Propos recueillis par Sara Fredaigue (www.lepetitjournal.com - Rome) mercredi 1er juillet 2009
En savoir plus sur Marcello Catalano :
Arrivé à 18 ans à Rome, Marcello Catalano s'est formé à l'Académie nationale d'art dramatique Silvio d'Amico. Après des débuts au théâtre avec Luca Ronconi et Lorenzo Salveti, il s'est tourné vers le cinéma et la télévision.

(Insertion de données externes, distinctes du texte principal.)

File: config.mk
export PLATFORM = sky130hd
export DESIGN_NAME = trig_delay_top
export DESIGN_NICKNAME = d
export VERILOG_FILES = /design/src/common/trig_delay_pkg.sv /design/src/common/trig_cfg_if.sv /design/src/rtl/trig_delay_top.sv /design/src/rtl/delay_timer.sv /design/src/rtl/arm_control.sv /design/src/rtl/trigger_sync.sv /design/src/cmd_fsm/cmd_fsm.sv
export SDC_FILE = /design/constraint.sdc
export NUM_CORES = 1
export LEC_CHECK = 0
export ABC_AREA = 0
export BUFFER_PORTS_ARGS = -buffer_cell sky130_fd_sc_hd__buf_4
export CORE_AREA = 5 5 137 139
export CTS_BUF_LIST = sky130_fd_sc_hd__clkbuf_4
export CTS_CLUSTER_SIZE = 40
export DETAILED_ROUTE_END_ITERATION = 8
export DIE_AREA = 0 0 142 144
export GPL_TIMING_DRIVEN = 0
export PLACE_DENSITY = 0.87
export SYNTH_ARGS = -nofsm -noshare
export SYNTH_HDL_FRONTEND = slang
export SYNTH_SLANG_ARGS = --single-unit
File: constraint.sdc
create_clock -name clk_sys_buf -period 2.55 [get_ports clk_sys_buf]
set_clock_uncertainty 0.15 [all_clocks]
set_input_delay 0.51 -clock clk_sys_buf [delete_from_list [all_inputs] [get_ports clk_sys_buf]]
set_output_delay 0.51 -clock clk_sys_buf [all_outputs]
set_load 0.005 [all_outputs]
File: src/common/trig_delay_pkg.sv
package trig_delay_pkg;

    // ========================================================================
    // Widths
    // ========================================================================
    localparam int CFG_W         = 32;                     // Delay and width values
    localparam int BYTE_W        = 8;                      // Command and response bytes
    localparam int PAYLOAD_BYTES = 4;                      // 32-bit payload, LSB first
    localparam int PAYLOAD_W     = PAYLOAD_BYTES * BYTE_W;
    localparam int IDX_W         = $clog2(PAYLOAD_BYTES);  // Payload byte index

    // ========================================================================
    // Command codes
    // ========================================================================
    // Any byte not listed here is ignored in idle
    typedef enum logic [7:0] {
        SET_DELAY      = 8'h01,
        GET_DELAY      = 8'h02,
        SET_WIDTH      = 8'h03,
        GET_WIDTH      = 8'h04,
        SET_TRIG_MODE  = 8'h05,
        SOFT_TRIGGER   = 8'h06,
        ARM            = 8'h07,
        DISARM         = 8'h08,
        SET_ARMED_MODE = 8'h09,
        GET_ARMED      = 8'h0A
    } cmd_code_e;

    // Trigger source select
    typedef enum logic {
        EXTERNAL = 1'b0,
        SOFT     = 1'b1
    } trig_mode_e;

    // Behavior of the armed flag after a fire
    typedef enum logic {
        SINGLE = 1'b0,   // Disarm after one fire
        REPEAT = 1'b1    // Stay armed
    } armed_mode_e;

    // ========================================================================
    // Reset defaults
    // ========================================================================
    localparam int DEFAULT_DELAY = 0;
    localparam int DEFAULT_WIDTH = 1;

endpackage
File: src/common/trig_cfg_if.sv
interface trig_cfg_if import trig_delay_pkg::*; #(
    parameter int DELAY_W = CFG_W
);

    logic [DELAY_W-1:0] delay;         // Cycles from fire to output rise
    logic [DELAY_W-1:0] width;         // Output pulse width, 0 acts as 1
    trig_mode_e         trig_mode;
    armed_mode_e        armed_mode;
    logic               soft_trigger;  // One-cycle strobes from the command FSM
    logic               arm;
    logic               disarm;
    logic               armed;         // Armed flag, read back by GET_ARMED

    // Command side, owns the configuration
    modport cfg_src (
        output delay, width, trig_mode, armed_mode,
        output soft_trigger, arm, disarm,
        input  armed
    );

    // Trigger path side
    modport cfg_dst (
        input  delay, width, trig_mode, armed_mode,
        input  soft_trigger, arm, disarm,
        output armed
    );

endinterface

File: src/rtl/trig_delay_top.sv
module trig_delay_top import trig_delay_pkg::*; #(
    parameter int DELAY_W     = CFG_W,
    parameter int SYNC_STAGES = 3
) (
    input  logic              clk_sys_buf,
    input  logic              rst_sync,
    input  logic              trigger_in,
    input  logic [BYTE_W-1:0] cmd_data,
    input  logic              cmd_valid,
    output logic [BYTE_W-1:0] resp_data,
    output logic              resp_valid,
    input  logic              resp_ready,
    output logic              trigger_delayed_out
);

    logic edge_pulse;   // Synchronized rising edge of trigger_in
    logic fire;         // Armed and selected trigger

    trig_cfg_if #(.DELAY_W(DELAY_W)) cfg_bus ();

    // ========================================================================
    // Host command side
    // ========================================================================
    cmd_fsm #(
        .DELAY_W     (DELAY_W)
    ) cmd_fsm_i (
        .clk_sys_buf (clk_sys_buf),
        .rst_sync    (rst_sync),
        .cmd_data    (cmd_data),
        .cmd_valid   (cmd_valid),
        .resp_data   (resp_data),
        .resp_valid  (resp_valid),
        .resp_ready  (resp_ready),
        .cfg         (cfg_bus.cfg_src)
    );

    // ========================================================================
    // Trigger path
    // ========================================================================
    trigger_sync #(
        .SYNC_STAGES (SYNC_STAGES)
    ) trigger_sync_i (
        .clk_sys_buf (clk_sys_buf),
        .rst_sync    (rst_sync),
        .trigger_in  (trigger_in),
        .edge_pulse  (edge_pulse)
    );

    arm_control arm_control_i (
        .clk_sys_buf (clk_sys_buf),
        .rst_sync    (rst_sync),
        .edge_pulse  (edge_pulse),
        .cfg         (cfg_bus.cfg_dst),
        .fire        (fire)
    );

    delay_timer #(
        .DELAY_W             (DELAY_W)
    ) delay_timer_i (
        .clk_sys_buf         (clk_sys_buf),
        .rst_sync            (rst_sync),
        .fire                (fire),
        .delay               (cfg_bus.delay),
        .width               (cfg_bus.width),
        .trigger_delayed_out (trigger_delayed_out)
    );

endmodule

File: src/rtl/delay_timer.sv
module delay_timer import trig_delay_pkg::*; #(
    parameter int DELAY_W = CFG_W
) (
    input  logic               clk_sys_buf,
    input  logic               rst_sync,
    input  logic               fire,
    input  logic [DELAY_W-1:0] delay,
    input  logic [DELAY_W-1:0] width,
    output logic               trigger_delayed_out
);

    typedef enum logic [1:0] {
        ST_IDLE,    // Waiting for fire
        ST_DELAY,   // Counting down the delay
        ST_PULSE    // Output high
    } state_e;

    state_e             state;
    logic [DELAY_W-1:0] delay_cnt;
    logic [DELAY_W-1:0] width_cnt;   // Remaining pulse cycles minus one

    // ========================================================================
    // Phase control
    // ========================================================================
    // Fire at edge k: pulse starts at edge k+delay+1
    always_ff @(posedge clk_sys_buf) begin
        if (rst_sync) begin
            state <= ST_IDLE;
        end else begin
            case (state)
                ST_IDLE: begin
                    if (fire) begin
                        state <= ST_DELAY;
                    end
                end
                ST_DELAY: begin
                    if (delay_cnt == '0) begin
                        state <= ST_PULSE;
                    end
                end
                ST_PULSE: begin
                    if (width_cnt == '0) begin
                        state <= ST_IDLE;
                    end
                end
                default: state <= ST_IDLE;
            endcase
        end
    end

    // Counters are loaded on fire, so a later config write leaves this pulse alone
    always_ff @(posedge clk_sys_buf) begin
        case (state)
            ST_IDLE: begin
                if (fire) begin
                    delay_cnt <= delay;
                    width_cnt <= (width == '0) ? '0 : width - 1'b1;   // Width 0 acts as 1
                end
            end
            ST_DELAY: delay_cnt <= delay_cnt - 1'b1;
            ST_PULSE: width_cnt <= width_cnt - 1'b1;
            default:  delay_cnt <= delay_cnt;
        endcase
    end

    assign trigger_delayed_out = (state == ST_PULSE);

endmodule

File: src/rtl/arm_control.sv
module arm_control import trig_delay_pkg::*; (
    input  logic        clk_sys_buf,
    input  logic        rst_sync,
    input  logic        edge_pulse,
    trig_cfg_if.cfg_dst cfg,
    output logic        fire
);

    logic armed_q;
    logic trig_sel;   // Selected source before the arm gate

    // ========================================================================
    // Source select and arm gate
    // ========================================================================
    assign trig_sel = (cfg.trig_mode == SOFT) ? cfg.soft_trigger : edge_pulse;
    assign fire     = trig_sel & armed_q;

    // ========================================================================
    // Armed flag
    // ========================================================================
    always_ff @(posedge clk_sys_buf) begin
        if (rst_sync) begin
            armed_q <= 1'b0;
        end else begin
            if (cfg.disarm) begin
                armed_q <= 1'b0;
            end else if (cfg.arm) begin
                armed_q <= 1'b1;
            end else if (fire && cfg.armed_mode == SINGLE) begin
                armed_q <= 1'b0;   // One shot used up
            end
        end
    end

    assign cfg.armed = armed_q;

endmodule

File: src/rtl/trigger_sync.sv
module trigger_sync import trig_delay_pkg::*; #(
    parameter int SYNC_STAGES = 3
) (
    input  logic clk_sys_buf,
    input  logic rst_sync,
    input  logic trigger_in,
    output logic edge_pulse
);

    logic [SYNC_STAGES-1:0] sync_q;   // Bit 0 samples the pin
    logic                   hist_q;   // Previous synchronized value
    logic                   sync_bit;

    assign sync_bit = sync_q[SYNC_STAGES-1];

    // Synchronizer chain and edge history
    always_ff @(posedge clk_sys_buf) begin
        if (rst_sync) begin
            sync_q <= '0;
            hist_q <= 1'b0;
        end else begin
            sync_q <= {sync_q[SYNC_STAGES-2:0], trigger_in};
            hist_q <= sync_bit;
        end
    end

    // Registered rising-edge compare, one cycle wide
    always_ff @(posedge clk_sys_buf) begin
        if (rst_sync) begin
            edge_pulse <= 1'b0;
        end else begin
            edge_pulse <= sync_bit & ~hist_q;
        end
    end

endmodule

File: src/cmd_fsm/cmd_fsm.sv
module cmd_fsm import trig_delay_pkg::*; #(
    parameter int DELAY_W = CFG_W
) (
    input  logic              clk_sys_buf,
    input  logic              rst_sync,
    input  logic [BYTE_W-1:0] cmd_data,
    input  logic              cmd_valid,
    output logic [BYTE_W-1:0] resp_data,
    output logic              resp_valid,
    input  logic              resp_ready,
    trig_cfg_if.cfg_src       cfg
);

    typedef enum logic [1:0] {
        ST_IDLE,      // Wait for a command byte
        ST_PAYLOAD,   // Collect a 4-byte value
        ST_BYTE,      // Collect a 1-byte mode value
        ST_RESP       // Send response bytes
    } state_e;

    state_e             state;
    cmd_code_e          cmd_in;
    cmd_code_e          cmd_q;          // Command that owns the current payload
    logic [IDX_W-1:0]   byte_idx;       // Payload or response byte, LSB first
    logic [IDX_W-1:0]   resp_last;      // Index of the final response byte
    logic [PAYLOAD_W-1:0] payload_q;
    logic [PAYLOAD_W-1:0] payload_next;
    logic [PAYLOAD_W-1:0] resp_q;       // Response shift register

    // Configuration registers
    logic [DELAY_W-1:0] delay_q;
    logic [DELAY_W-1:0] width_q;
    trig_mode_e         trig_mode_q;
    armed_mode_e        armed_mode_q;
    logic               soft_q;
    logic               arm_q;
    logic               disarm_q;

    assign cmd_in       = cmd_code_e'(cmd_data);
    assign payload_next = {cmd_data, payload_q[PAYLOAD_W-1:BYTE_W]};  // Shift in at the top

    // ========================================================================
    // Control and configuration
    // ========================================================================
    always_ff @(posedge clk_sys_buf) begin
        if (rst_sync) begin
            state        <= ST_IDLE;
            byte_idx     <= '0;
            delay_q      <= DELAY_W'(DEFAULT_DELAY);
            width_q      <= DELAY_W'(DEFAULT_WIDTH);
            trig_mode_q  <= EXTERNAL;
            armed_mode_q <= SINGLE;
            soft_q       <= 1'b0;
            arm_q        <= 1'b0;
            disarm_q     <= 1'b0;
        end else begin
            soft_q   <= 1'b0;   // Strobes last one cycle
            arm_q    <= 1'b0;
            disarm_q <= 1'b0;

            case (state)
                ST_IDLE: begin
                    if (cmd_valid) begin
                        byte_idx <= '0;
                        case (cmd_in)
                            SET_DELAY, SET_WIDTH:            state <= ST_PAYLOAD;
                            SET_TRIG_MODE, SET_ARMED_MODE:   state <= ST_BYTE;
                            GET_DELAY, GET_WIDTH, GET_ARMED: state <= ST_RESP;
                            SOFT_TRIGGER:                    soft_q <= 1'b1;
                            ARM:                             arm_q <= 1'b1;
                            DISARM:                          disarm_q <= 1'b1;
                            default:                         state <= ST_IDLE;
                        endcase
                    end
                end

                ST_PAYLOAD: begin
                    if (cmd_valid) begin
                        byte_idx <= byte_idx + 1'b1;
                        // Last byte writes the register on the same edge
                        if (byte_idx == IDX_W'(PAYLOAD_BYTES - 1)) begin
                            if (cmd_q == SET_DELAY) begin
                                delay_q <= DELAY_W'(payload_next);
                            end else begin
                                width_q <= DELAY_W'(payload_next);
                            end
                            state <= ST_IDLE;
                        end
                    end
                end

                ST_BYTE: begin
                    if (cmd_valid) begin
                        if (cmd_q == SET_TRIG_MODE) begin
                            trig_mode_q <= trig_mode_e'(cmd_data[0]);
                        end else begin
                            armed_mode_q <= armed_mode_e'(cmd_data[0]);
                        end
                        state <= ST_IDLE;
                    end
                end

                ST_RESP: begin
                    if (resp_ready) begin   // resp_valid is high in this state
                        byte_idx <= byte_idx + 1'b1;
                        if (byte_idx == resp_last) begin
                            state <= ST_IDLE;
                        end
                    end
                end

                default: state <= ST_IDLE;
            endcase
        end
    end

    // ========================================================================
    // Payload and response data
    // ========================================================================
    always_ff @(posedge clk_sys_buf) begin
        if (state == ST_IDLE && cmd_valid) begin
            cmd_q     <= cmd_in;
            resp_last <= IDX_W'(PAYLOAD_BYTES - 1);
            case (cmd_in)
                GET_DELAY: resp_q <= PAYLOAD_W'(delay_q);
                GET_WIDTH: resp_q <= PAYLOAD_W'(width_q);
                GET_ARMED: begin
                    resp_q    <= PAYLOAD_W'(cfg.armed);
                    resp_last <= '0;   // Single byte
                end
                default: resp_q <= resp_q;
            endcase
        end

        if (state == ST_PAYLOAD && cmd_valid) begin
            payload_q <= payload_next;
        end

        if (resp_valid && resp_ready) begin
            resp_q <= resp_q >> BYTE_W;   // Next byte moves to the bottom
        end
    end

    assign resp_valid = (state == ST_RESP);
    assign resp_data  = resp_q[BYTE_W-1:0];   // Held until the handshake

    assign cfg.delay        = delay_q;
    assign cfg.width        = width_q;
    assign cfg.trig_mode    = trig_mode_q;
    assign cfg.armed_mode   = armed_mode_q;
    assign cfg.soft_trigger = soft_q;
    assign cfg.arm          = arm_q;
    assign cfg.disarm       = disarm_q;

endmodule

* Word level (Yosys, flattened, before mapping)
Cells that the tools add are included.
Cells by class: add/sub/neg operators 4, bitwise logic cells 8, reduce and logical (&&, ||, !) cells 33, equality and inequality tests 29, mux-type cells 30
Operators by type and width (count):
- $pmux 32 s2 | 2
- $logic_not 32->1 | 3
- $mux 32 | 3
- $pmux 32 s3 | 1
- $sub 32x1->32 const B | 3
- $mux 24 | 2
- $eq 8x3->1 const B | 5
- $eq 8x4->1 const B | 3
- $mux 2 | 12
- $eq 8x1->1 const B | 2
- $eq 8x2->1 const B | 2
- $pmux 2 s4 | 2
- $ne 2x2->1 const B | 7
- $pmux 2 s3 | 2
- $reduce_and 4->1 | 3
- $reduce_and 3->1 | 3
- $reduce_or 3->1 | 3
- $eq 2x2->1 const B | 4
- $reduce_and 2->1 | 4
- $reduce_bool 2->1 | 4
- $reduce_and 7->1 | 1
- $mux 1 | 6
- $ne 2x1->1 const B | 3
- $not 1->1 | 6
- 9 further kinds | 18
Word-level totals: logic and storage cells 125, output and inout port bits 10, input bits 13, register bits after elaboration 219

* Depth between registers and ports, before layout
depth in word-level cells 5, gate-level depth with buffers 8, mapped depth without buffers 7

* Modules after synthesis
A second synthesis with hierarchy kept.
Second synthesis, totals: cell total of the unflattened synthesis 1035, area, all modules 10237.3 um2
By module, submodules not included:
- cmd_fsm | area each 5610.4 um2, cells each 564, sequential area each 3333.2 um2, times used 1
- delay_timer | area each 4430.5 um2, cells each 455, sequential area each 1961.9 um2, times used 1
- trigger_sync | area each 137.6 um2, cells each 10, sequential area each 100.1 um2, times used 1
- arm_control | area each 58.8 um2, cells each 6, sequential area each 20.0 um2, times used 1

* Least setup slack after synthesis
No wires, ideal clock.
kind input port to flip-flop, start in cmd_data[7], end reg cmd_fsm_i.resp_q[0], enable pin, library setup time 358 ps, stages on the path 4, path buffers 1, data required time 2042 ps, arrival 2279 ps, slack -238 ps, path through or4_1 nor4_2 buf_2 or2_2
On the way: cells in the longest elaborated chain, start to end 3, elaborated cells on any way between the ends 5, those cells by class eq/ne: 3; reduce/logical: 2
RTL lines:
- start, declared | line trig_delay_top.sv:8 | input logic [BYTE_W-1:0] cmd_data,
- $eq 8x2->1, or another cell as far along | line cmd_fsm.sv:124 | case (cmd_in)
- $reduce_bool 4->1 (no source line) *
- $reduce_and 2->1 (no source line) *
- end signal, assigned | line cmd_fsm.sv:125 | GET_DELAY: resp_q <= PAYLOAD_W'(delay_q);
- end signal, assigned | line cmd_fsm.sv:126 | GET_WIDTH: resp_q <= PAYLOAD_W'(width_q);
- end signal, assigned | line cmd_fsm.sv:128 | resp_q <= PAYLOAD_W'(cfg.armed);
- end, declared | line cmd_fsm.sv:28 | logic [PAYLOAD_W-1:0] resp_q;
Mark *: on every way between the ends. The rest lies on a longest branch, timed or not. A chain may end at the register's enable or synchronous reset.

* Final worst setup path
start reg delay_timer_i.delay_cnt[12], end reg delay_timer_i.state[1]
On the way: cells in the longest elaborated chain, start to end 3
RTL lines:
- start, declared | line delay_timer.sv:19 | logic [DELAY_W-1:0] delay_cnt;
- start signal, assigned | line delay_timer.sv:56 | delay_cnt <= delay;
- start signal, assigned | line delay_timer.sv:60 | ST_DELAY: delay_cnt <= delay_cnt - 1'b1;
- start signal, assigned | line delay_timer.sv:62 | default: delay_cnt <= delay_cnt;
- $logic_not 32->1 | line delay_timer.sv:37 | if (delay_cnt == '0) begin
- $ne 2x1->1 (no source line)
- $reduce_and 3->1 (no source line)
- end signal, assigned | line delay_timer.sv:38 | state <= ST_PULSE;
- end signal, assigned | line delay_timer.sv:43 | state <= ST_IDLE;
- end signal, assigned | line delay_timer.sv:46 | default: state <= ST_IDLE;
- end, declared | line delay_timer.sv:18 | state_e state;
No other way between the ends.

En France, il a participé au téléfilm de Marion Sarrault La Florentine. En Italie, il a notamment tourné aux côtés de Monica Belluci et sous l'?il de Giuseppe Tornatore dans Malena. Il a également joué dans La mémoire perdue de Pier Paolo Gandini remarqué au 50ème festival international de Venise. Il a par ailleurs collaboré au film de Giuseppe Bertolucci L'Amour probablement et de Eugenio Cappuccio Volevo solo dormirle addosso. En 1996, il est passé à la réalisation avec 22h22, court-métrage sélectionné dans de nombreux festivals dont celui de Venise, Palm Springs, Uppsala (Suède). Il travaille actuellement à l'adaptation du livre Plus fort que la haine de Tim Guénard. Ce projet a retenu l'intérêt de Corinne Touzet chez Yes Production et est actuellement en montage de co-productions.